I'm working some code to Kafka and SparkStreaming, when I put them on Yarn-Cluster, it reported NullPointerException
.
But it works well on my computer (Stand-alone mode)
So what's wrong with it ?
//Here are the code
import java.util.Properties
import org.apache.kafka.common.serialization.StringDeserializer
import org.apache.log4j.Logger
import org.apache.spark.sql.SparkSession
import org.apache.spark.streaming.kafka010.ConsumerStrategies.Subscribe
import org.apache.spark.streaming.kafka010.KafkaUtils
import org.apache.spark.streaming.kafka010.LocationStrategies.PreferConsistent
import org.apache.spark.streaming.{Seconds, StreamingContext}
object DealLog extends App {
val spark=SparkSession.builder().appName(" DealLog").getOrCreate()
val sc = spark.sparkContext
val ssc: StreamingContext= new StreamingContext(sc, Seconds(3))
val log = Logger.getLogger(this.getClass)
val pro = new Properties()
val in = Thread.currentThread().getContextClassLoader.getResourceAsStream("config.properties")
pro.load(in)
// ssc.checkpoint("hdfs://192.168.0.240:8022/bigdata/checkpoint2")
val bootstrap=pro.getProperty("kafka.brokers")
val kafkaParams = Map[String, Object]("bootstrap.servers" -> bootstrap,
"key.deserializer" -> classOf[StringDeserializer],
"value.deserializer" -> classOf[StringDeserializer],
"group.id" -> "userlabel",
"auto.offset.reset" -> "latest",
"enable.auto.commit" -> (true: java.lang.Boolean)
)
val topicsSet = Array(pro.getProperty("kafkaconsume.topic"))

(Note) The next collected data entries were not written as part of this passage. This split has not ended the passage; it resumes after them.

**src/rtl/irq_controller.sv**
```systemverilog
// Trap arbiter in front of the CSR controller: merges the exception flag with
// mie-gated, fixed-priority external interrupts and tracks handler service until mret.
module irq_controller #(
  parameter int IRQ_NUM    = 16,
  parameter int CAUSE_BASE = 16
) (
  input  logic               clk_i,
  input  logic               rst_i,
  input  logic               exception_i,
  input  logic               mret_i,
  input  logic [31:0]        mie_i,
  input  logic [IRQ_NUM-1:0] irq_req_i,
  output logic               trap_o,
  output logic [31:0]        mcause_o,
  output logic               irq_o,
  output logic [IRQ_NUM-1:0] irq_ret_o,
  output logic               busy_o
);

  localparam int ID_W = (IRQ_NUM > 1) ? $clog2(IRQ_NUM) : 1;
  localparam logic [31:0] EXC_CAUSE = 32'h0000_0002;
  localparam logic [31:0] IRQ_FLAG  = 32'h8000_0000;

  typedef enum logic [1:0] {
    IDLE    = 2'd0,
    EXC     = 2'd1,
    IRQ     = 2'd2,
    IRQ_EXC = 2'd3
  } state_t;

  state_t             state_q, state_d;
  logic [IRQ_NUM-1:0] pend_q;
  logic [ID_W-1:0]    cur_id_q;
  logic [IRQ_NUM-1:0] eligible;
  logic [IRQ_NUM-1:0] take_mask;
  logic [ID_W-1:0]    sel_id;
  logic               any_elig;
  logic               take;

  // Only the mie bits belonging to our lines matter; fold the rest away.
  logic unused_mie;
  assign unused_mie = ^mie_i;

  // Descending scan so the lowest eligible line is the one left selected.
  always_comb begin
    eligible = '0;
    any_elig = 1'b0;
    sel_id   = '0;
    for (int k = IRQ_NUM - 1; k >= 0; k--) begin
      eligible[k] = (pend_q[k] | irq_req_i[k]) & mie_i[CAUSE_BASE + k];
      if (eligible[k]) begin
        any_elig = 1'b1;
        sel_id   = ID_W'(k);
      end
    end
  end

  always_comb begin
    state_d   = state_q;
    trap_o    = 1'b0;
    irq_o     = 1'b0;
    mcause_o  = '0;
    irq_ret_o = '0;
    take      = 1'b0;
    unique case (state_q)
      IDLE: begin
        if (exception_i) begin
          trap_o   = 1'b1;
          mcause_o = EXC_CAUSE;
          state_d  = EXC;
        end else if (any_elig) begin
          trap_o   = 1'b1;
          irq_o    = 1'b1;
          mcause_o = IRQ_FLAG | (32'(CAUSE_BASE) + {{(32-ID_W){1'b0}}, sel_id});
          take     = 1'b1;
          state_d  = IRQ;
        end
      end
      EXC: begin
        if (exception_i) begin
          trap_o   = 1'b1;
          mcause_o = EXC_CAUSE;
        end else if (mret_i) begin
          state_d = IDLE;
        end
      end
      IRQ: begin
        if (exception_i) begin
          trap_o   = 1'b1;
          mcause_o = EXC_CAUSE;
          state_d  = IRQ_EXC;
        end else if (mret_i) begin
          irq_ret_o = IRQ_NUM'(1) << cur_id_q;
          state_d   = IDLE;
        end
      end
      IRQ_EXC: begin
        if (exception_i) begin
          trap_o   = 1'b1;
          mcause_o = EXC_CAUSE;
        end else if (mret_i) begin
          state_d = IRQ;
        end
      end
      default: state_d = IDLE;
    endcase
  end

  assign take_mask = take ? (IRQ_NUM'(1) << sel_id) : '0;

  // Requests are sticky; the clear for the line being taken overrides a same-cycle set.
  always_ff @(posedge clk_i) begin
    if (rst_i) begin
      state_q  <= IDLE;
      pend_q   <= '0;
      cur_id_q <= '0;
    end else begin
      state_q <= state_d;
      pend_q  <= (pend_q | irq_req_i) & ~take_mask;
      if (take) begin
        cur_id_q <= sel_id;
      end
    end
  end

  assign busy_o = (state_q != IDLE);

endmodule

```
**config.mk**
```make
export PLATFORM = sky130hd
export DESIGN_NAME = irq_controller
export DESIGN_NICKNAME = d
export VERILOG_FILES = /design/src/rtl/irq_controller.sv
export SDC_FILE = /design/constraint.sdc
export NUM_CORES = 1
export LEC_CHECK = 0
export ABC_AREA = 1
export BUFFER_PORTS_ARGS = -buffer_cell sky130_fd_sc_hd__buf_2
export CAP_MARGIN = 20
export CORE_MARGIN = 2
export CORE_UTILIZATION = 46
export CTS_CLUSTER_SIZE = 25
export DETAILED_ROUTE_END_ITERATION = 8
export PLACE_DENSITY = 0.86
export SYNTH_ARGS = -nofsm -noshare
export SYNTH_HDL_FRONTEND = slang
export SYNTH_SLANG_ARGS = --single-unit
```
**constraint.sdc**
```tcl
create_clock -name clk_i -period 3.33 [get_ports clk_i]
set_input_delay 0.1665 -clock clk_i [delete_from_list [all_inputs] [get_ports clk_i]]
set_output_delay 0.1665 -clock clk_i [all_outputs]
set_load 0.03 [all_outputs]
```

val ds = KafkaUtils.createDirectStream[String,String](
ssc,
PreferConsistent,
Subscribe[String,String](topicsSet,kafkaParams)
).map(s=>{(s.value())})
ds.foreachRDD(p=>{
log.info("ds.foreachRdd p=="+ p)
p.foreachPartition(per=>{
log.info("per-------"+per)
per.foreach(rdd=> {
log.info("rdd---------"+ rdd)
if(rdd.isEmpty){
log.info("null ")
}
else{
log.info("not null..")
}
log.info("complete")
})
})
})
ssc.start()
ssc.awaitTermination()
}
------------------------Exception here--------------------------------
19/07/26 18:21:56 WARN scheduler.TaskSetManager: Lost task 0.0 in stage 0.0 (TID 0, cdh102, executor 2): java.lang.NullPointerException at Recommend.DealLog$$anonfun$2$$anonfun$apply$1.apply(DealLog.scala:42) at Recommend.DealLog$$anonfun$2$$anonfun$apply$1.apply(DealLog.scala:41) at org.apache.spark.rdd.RDD$$anonfun$foreachPartition$1$$anonfun$apply$29.apply(RDD.scala:926) at org.apache.spark.rdd.RDD$$anonfun$foreachPartition$1$$anonfun$apply$29.apply(RDD.scala:926) at org.apache.spark.SparkContext$$anonfun$runJob$5.apply(SparkContext.scala:2071) at org.apache.spark.SparkContext$$anonfun$runJob$5.apply(SparkContext.scala:2071) at org.apache.spark.scheduler.ResultTask.runTask(ResultTask.scala:87) at org.apache.spark.scheduler.Task.run(Task.scala:109) at org.apache.spark.executor.Executor$TaskRunner.run(Executor.scala:338) at java.util.concurrent.ThreadPoolExecutor.runWorker(ThreadPoolExecutor.java:1142) at java.util.concurrent.ThreadPoolExecutor$Worker.run(ThreadPoolExecutor.java:617) at java.lang.Thread.run(Thread.java:745)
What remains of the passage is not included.